WORK ORDER →
The output is the line holding "Largest net degree" and all lines after it to the end of the records below; restate them unchanged and add nothing.

Dataset entries →

>>>>

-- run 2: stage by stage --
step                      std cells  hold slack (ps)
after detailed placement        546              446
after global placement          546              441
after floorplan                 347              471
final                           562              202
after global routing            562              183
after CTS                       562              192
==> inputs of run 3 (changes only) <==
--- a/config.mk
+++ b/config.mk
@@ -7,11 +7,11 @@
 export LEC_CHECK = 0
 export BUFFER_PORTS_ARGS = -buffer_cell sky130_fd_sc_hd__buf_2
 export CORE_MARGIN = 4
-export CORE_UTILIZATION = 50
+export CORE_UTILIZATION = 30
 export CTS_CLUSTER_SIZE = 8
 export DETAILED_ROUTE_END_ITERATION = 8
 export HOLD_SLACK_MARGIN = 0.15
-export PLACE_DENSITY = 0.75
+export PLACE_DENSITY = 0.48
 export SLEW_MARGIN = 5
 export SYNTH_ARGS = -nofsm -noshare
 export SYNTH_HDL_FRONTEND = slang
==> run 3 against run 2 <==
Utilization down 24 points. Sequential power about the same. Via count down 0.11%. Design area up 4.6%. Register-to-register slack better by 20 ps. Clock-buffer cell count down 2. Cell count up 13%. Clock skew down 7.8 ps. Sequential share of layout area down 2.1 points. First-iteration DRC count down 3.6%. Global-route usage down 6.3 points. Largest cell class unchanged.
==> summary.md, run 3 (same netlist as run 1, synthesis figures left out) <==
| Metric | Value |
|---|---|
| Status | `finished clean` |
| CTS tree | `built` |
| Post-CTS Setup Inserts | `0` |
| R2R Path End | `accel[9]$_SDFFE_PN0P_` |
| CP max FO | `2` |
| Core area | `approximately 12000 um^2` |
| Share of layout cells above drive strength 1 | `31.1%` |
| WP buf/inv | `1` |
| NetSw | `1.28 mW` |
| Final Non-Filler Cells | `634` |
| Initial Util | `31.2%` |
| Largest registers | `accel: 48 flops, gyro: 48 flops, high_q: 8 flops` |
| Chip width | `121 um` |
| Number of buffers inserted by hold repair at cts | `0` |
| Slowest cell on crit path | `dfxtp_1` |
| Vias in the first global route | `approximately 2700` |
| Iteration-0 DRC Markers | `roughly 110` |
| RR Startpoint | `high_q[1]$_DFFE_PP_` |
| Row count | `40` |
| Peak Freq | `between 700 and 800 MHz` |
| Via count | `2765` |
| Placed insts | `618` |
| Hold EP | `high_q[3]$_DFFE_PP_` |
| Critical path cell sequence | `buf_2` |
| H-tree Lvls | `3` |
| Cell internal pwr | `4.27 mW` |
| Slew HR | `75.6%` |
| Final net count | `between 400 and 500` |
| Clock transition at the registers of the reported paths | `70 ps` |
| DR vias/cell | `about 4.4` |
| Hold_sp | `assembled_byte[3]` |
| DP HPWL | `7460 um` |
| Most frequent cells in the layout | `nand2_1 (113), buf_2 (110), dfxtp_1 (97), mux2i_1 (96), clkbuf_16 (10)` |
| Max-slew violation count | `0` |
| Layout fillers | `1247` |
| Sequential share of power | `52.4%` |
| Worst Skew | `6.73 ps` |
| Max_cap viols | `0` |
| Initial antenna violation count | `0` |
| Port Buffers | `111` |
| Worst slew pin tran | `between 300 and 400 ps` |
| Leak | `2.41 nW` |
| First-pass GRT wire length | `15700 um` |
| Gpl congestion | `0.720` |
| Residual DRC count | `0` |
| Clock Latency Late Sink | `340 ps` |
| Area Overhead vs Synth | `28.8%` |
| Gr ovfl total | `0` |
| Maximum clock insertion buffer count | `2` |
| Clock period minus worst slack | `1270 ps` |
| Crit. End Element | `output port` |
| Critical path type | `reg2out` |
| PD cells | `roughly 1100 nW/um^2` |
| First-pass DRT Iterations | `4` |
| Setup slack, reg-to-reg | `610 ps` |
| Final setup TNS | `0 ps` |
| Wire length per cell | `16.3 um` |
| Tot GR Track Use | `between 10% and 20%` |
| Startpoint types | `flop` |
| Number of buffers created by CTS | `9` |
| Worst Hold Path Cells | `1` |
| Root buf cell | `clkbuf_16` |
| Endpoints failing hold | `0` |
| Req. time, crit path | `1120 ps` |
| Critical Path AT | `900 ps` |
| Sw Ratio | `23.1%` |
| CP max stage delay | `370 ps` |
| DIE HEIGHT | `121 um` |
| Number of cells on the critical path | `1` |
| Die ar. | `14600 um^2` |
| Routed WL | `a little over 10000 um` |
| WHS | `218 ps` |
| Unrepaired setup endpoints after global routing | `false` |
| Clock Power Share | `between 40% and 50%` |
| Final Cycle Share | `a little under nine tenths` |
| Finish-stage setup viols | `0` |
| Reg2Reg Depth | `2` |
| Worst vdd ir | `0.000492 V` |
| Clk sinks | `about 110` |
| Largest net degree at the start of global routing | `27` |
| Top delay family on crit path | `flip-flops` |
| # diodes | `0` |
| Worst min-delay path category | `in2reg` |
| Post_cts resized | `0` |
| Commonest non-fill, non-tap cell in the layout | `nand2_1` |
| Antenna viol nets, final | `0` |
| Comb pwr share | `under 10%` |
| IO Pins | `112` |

<<<<

ANSWER TO THE PROBLEM →
| Largest net degree at the start of global routing | `27` |
| Top delay family on crit path | `flip-flops` |
| # diodes | `0` |
| Worst min-delay path category | `in2reg` |
| Post_cts resized | `0` |
| Commonest non-fill, non-tap cell in the layout | `nand2_1` |
| Antenna viol nets, final | `0` |
| Comb pwr share | `under 10%` |
| IO Pins | `112` |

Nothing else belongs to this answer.